Exactly as they stand, write out all of the entries again.

------

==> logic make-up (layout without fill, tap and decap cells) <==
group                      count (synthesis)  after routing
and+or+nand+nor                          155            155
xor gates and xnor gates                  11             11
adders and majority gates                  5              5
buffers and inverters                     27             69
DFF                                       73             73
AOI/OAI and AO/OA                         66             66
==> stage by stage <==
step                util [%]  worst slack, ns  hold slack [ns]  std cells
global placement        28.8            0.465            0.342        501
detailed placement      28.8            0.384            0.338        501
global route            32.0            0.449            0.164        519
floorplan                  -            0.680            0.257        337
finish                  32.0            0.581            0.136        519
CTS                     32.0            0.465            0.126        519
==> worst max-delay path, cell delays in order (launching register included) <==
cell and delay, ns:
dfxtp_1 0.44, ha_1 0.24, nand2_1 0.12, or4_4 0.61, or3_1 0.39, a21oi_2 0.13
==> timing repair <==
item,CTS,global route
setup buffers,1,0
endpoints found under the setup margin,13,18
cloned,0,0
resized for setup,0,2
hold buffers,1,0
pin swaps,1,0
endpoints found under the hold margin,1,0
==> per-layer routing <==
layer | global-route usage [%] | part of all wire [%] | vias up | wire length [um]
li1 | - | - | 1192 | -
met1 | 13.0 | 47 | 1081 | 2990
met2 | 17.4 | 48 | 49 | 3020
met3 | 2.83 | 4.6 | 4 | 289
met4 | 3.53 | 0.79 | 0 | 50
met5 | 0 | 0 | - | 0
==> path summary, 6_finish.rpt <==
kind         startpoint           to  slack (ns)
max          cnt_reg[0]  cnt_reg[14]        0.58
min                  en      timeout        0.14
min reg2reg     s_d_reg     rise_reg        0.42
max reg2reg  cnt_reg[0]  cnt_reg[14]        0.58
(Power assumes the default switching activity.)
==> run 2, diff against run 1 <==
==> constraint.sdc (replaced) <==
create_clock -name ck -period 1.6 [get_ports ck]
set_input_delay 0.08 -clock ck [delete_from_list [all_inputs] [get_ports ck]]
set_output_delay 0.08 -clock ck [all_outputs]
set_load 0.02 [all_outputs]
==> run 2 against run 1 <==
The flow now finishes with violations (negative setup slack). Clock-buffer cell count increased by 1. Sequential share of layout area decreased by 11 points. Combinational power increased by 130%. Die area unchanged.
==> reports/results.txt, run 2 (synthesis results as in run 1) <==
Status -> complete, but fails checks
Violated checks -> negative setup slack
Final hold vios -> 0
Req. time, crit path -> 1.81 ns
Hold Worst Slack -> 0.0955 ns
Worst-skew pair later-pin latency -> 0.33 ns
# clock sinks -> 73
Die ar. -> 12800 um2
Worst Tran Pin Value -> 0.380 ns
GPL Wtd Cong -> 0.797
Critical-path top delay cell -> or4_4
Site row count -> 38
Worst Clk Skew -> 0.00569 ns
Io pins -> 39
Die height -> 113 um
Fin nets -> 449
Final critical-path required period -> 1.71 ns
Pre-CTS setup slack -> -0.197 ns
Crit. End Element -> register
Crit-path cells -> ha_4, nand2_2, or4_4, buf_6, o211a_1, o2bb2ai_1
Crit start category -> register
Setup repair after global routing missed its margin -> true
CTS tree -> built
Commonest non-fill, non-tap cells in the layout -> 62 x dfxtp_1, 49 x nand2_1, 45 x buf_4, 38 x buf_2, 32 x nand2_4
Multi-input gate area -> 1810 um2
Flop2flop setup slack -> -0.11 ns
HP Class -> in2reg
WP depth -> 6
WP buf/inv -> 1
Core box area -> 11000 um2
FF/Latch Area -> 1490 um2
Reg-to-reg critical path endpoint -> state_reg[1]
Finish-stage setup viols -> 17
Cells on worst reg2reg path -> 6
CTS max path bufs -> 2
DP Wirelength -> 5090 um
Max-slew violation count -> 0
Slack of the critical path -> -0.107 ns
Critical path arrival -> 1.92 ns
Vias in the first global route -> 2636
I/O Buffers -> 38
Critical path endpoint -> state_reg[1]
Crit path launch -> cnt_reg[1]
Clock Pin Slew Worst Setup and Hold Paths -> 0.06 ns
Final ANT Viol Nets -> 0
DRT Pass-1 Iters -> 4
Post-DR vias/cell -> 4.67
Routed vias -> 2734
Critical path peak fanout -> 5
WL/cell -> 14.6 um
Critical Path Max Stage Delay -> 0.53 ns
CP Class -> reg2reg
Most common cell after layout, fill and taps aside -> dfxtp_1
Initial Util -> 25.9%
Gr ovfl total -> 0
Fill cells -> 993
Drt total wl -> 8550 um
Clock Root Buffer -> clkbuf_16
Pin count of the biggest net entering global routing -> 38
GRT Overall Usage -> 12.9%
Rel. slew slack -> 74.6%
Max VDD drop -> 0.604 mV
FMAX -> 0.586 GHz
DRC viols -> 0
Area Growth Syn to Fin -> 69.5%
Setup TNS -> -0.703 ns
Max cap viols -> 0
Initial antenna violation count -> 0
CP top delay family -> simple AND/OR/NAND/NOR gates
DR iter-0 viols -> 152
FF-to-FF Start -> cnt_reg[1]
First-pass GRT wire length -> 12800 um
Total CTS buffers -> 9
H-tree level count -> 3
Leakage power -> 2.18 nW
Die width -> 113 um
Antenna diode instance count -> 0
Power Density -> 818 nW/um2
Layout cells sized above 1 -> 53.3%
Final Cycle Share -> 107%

------

## Exercise answer
==> logic make-up (layout without fill, tap and decap cells) <==
group                      count (synthesis)  after routing
and+or+nand+nor                          155            155
xor gates and xnor gates                  11             11
adders and majority gates                  5              5
buffers and inverters                     27             69
DFF                                       73             73
AOI/OAI and AO/OA                         66             66
==> stage by stage <==
step                util [%]  worst slack, ns  hold slack [ns]  std cells
global placement        28.8            0.465            0.342        501
detailed placement      28.8            0.384            0.338        501
global route            32.0            0.449            0.164        519
floorplan                  -            0.680            0.257        337
finish                  32.0            0.581            0.136        519
CTS                     32.0            0.465            0.126        519
==> worst max-delay path, cell delays in order (launching register included) <==
cell and delay, ns:
dfxtp_1 0.44, ha_1 0.24, nand2_1 0.12, or4_4 0.61, or3_1 0.39, a21oi_2 0.13
==> timing repair <==
item,CTS,global route
setup buffers,1,0
endpoints found under the setup margin,13,18
cloned,0,0
resized for setup,0,2
hold buffers,1,0
pin swaps,1,0
endpoints found under the hold margin,1,0
==> per-layer routing <==
layer | global-route usage [%] | part of all wire [%] | vias up | wire length [um]
li1 | - | - | 1192 | -
met1 | 13.0 | 47 | 1081 | 2990
met2 | 17.4 | 48 | 49 | 3020
met3 | 2.83 | 4.6 | 4 | 289
met4 | 3.53 | 0.79 | 0 | 50
met5 | 0 | 0 | - | 0
==> path summary, 6_finish.rpt <==
kind         startpoint           to  slack (ns)
max          cnt_reg[0]  cnt_reg[14]        0.58
min                  en      timeout        0.14
min reg2reg     s_d_reg     rise_reg        0.42
max reg2reg  cnt_reg[0]  cnt_reg[14]        0.58
(Power assumes the default switching activity.)
==> run 2, diff against run 1 <==
==> constraint.sdc (replaced) <==
create_clock -name ck -period 1.6 [get_ports ck]
set_input_delay 0.08 -clock ck [delete_from_list [all_inputs] [get_ports ck]]
set_output_delay 0.08 -clock ck [all_outputs]
set_load 0.02 [all_outputs]
==> run 2 against run 1 <==
The flow now finishes with violations (negative setup slack). Clock-buffer cell count increased by 1. Sequential share of layout area decreased by 11 points. Combinational power increased by 130%. Die area unchanged.
==> reports/results.txt, run 2 (synthesis results as in run 1) <==
Status -> complete, but fails checks
Violated checks -> negative setup slack
Final hold vios -> 0
Req. time, crit path -> 1.81 ns
Hold Worst Slack -> 0.0955 ns
Worst-skew pair later-pin latency -> 0.33 ns
# clock sinks -> 73
Die ar. -> 12800 um2
Worst Tran Pin Value -> 0.380 ns
GPL Wtd Cong -> 0.797
Critical-path top delay cell -> or4_4
Site row count -> 38
Worst Clk Skew -> 0.00569 ns
Io pins -> 39
Die height -> 113 um
Fin nets -> 449
Final critical-path required period -> 1.71 ns
Pre-CTS setup slack -> -0.197 ns
Crit. End Element -> register
Crit-path cells -> ha_4, nand2_2, or4_4, buf_6, o211a_1, o2bb2ai_1
Crit start category -> register
Setup repair after global routing missed its margin -> true
CTS tree -> built
Commonest non-fill, non-tap cells in the layout -> 62 x dfxtp_1, 49 x nand2_1, 45 x buf_4, 38 x buf_2, 32 x nand2_4
Multi-input gate area -> 1810 um2
Flop2flop setup slack -> -0.11 ns
HP Class -> in2reg
WP depth -> 6
WP buf/inv -> 1
Core box area -> 11000 um2
FF/Latch Area -> 1490 um2
Reg-to-reg critical path endpoint -> state_reg[1]
Finish-stage setup viols -> 17
Cells on worst reg2reg path -> 6
CTS max path bufs -> 2
DP Wirelength -> 5090 um
Max-slew violation count -> 0
Slack of the critical path -> -0.107 ns
Critical path arrival -> 1.92 ns
Vias in the first global route -> 2636
I/O Buffers -> 38
Critical path endpoint -> state_reg[1]
Crit path launch -> cnt_reg[1]
Clock Pin Slew Worst Setup and Hold Paths -> 0.06 ns
Final ANT Viol Nets -> 0
DRT Pass-1 Iters -> 4
Post-DR vias/cell -> 4.67
Routed vias -> 2734
Critical path peak fanout -> 5
WL/cell -> 14.6 um
Critical Path Max Stage Delay -> 0.53 ns
CP Class -> reg2reg
Most common cell after layout, fill and taps aside -> dfxtp_1
Initial Util -> 25.9%
Gr ovfl total -> 0
Fill cells -> 993
Drt total wl -> 8550 um
Clock Root Buffer -> clkbuf_16
Pin count of the biggest net entering global routing -> 38
GRT Overall Usage -> 12.9%
Rel. slew slack -> 74.6%
Max VDD drop -> 0.604 mV
FMAX -> 0.586 GHz
DRC viols -> 0
Area Growth Syn to Fin -> 69.5%
Setup TNS -> -0.703 ns
Max cap viols -> 0
Initial antenna violation count -> 0
CP top delay family -> simple AND/OR/NAND/NOR gates
DR iter-0 viols -> 152
FF-to-FF Start -> cnt_reg[1]
First-pass GRT wire length -> 12800 um
Total CTS buffers -> 9
H-tree level count -> 3
Leakage power -> 2.18 nW
Die width -> 113 um
Antenna diode instance count -> 0
Power Density -> 818 nW/um2
Layout cells sized above 1 -> 53.3%
Final Cycle Share -> 107%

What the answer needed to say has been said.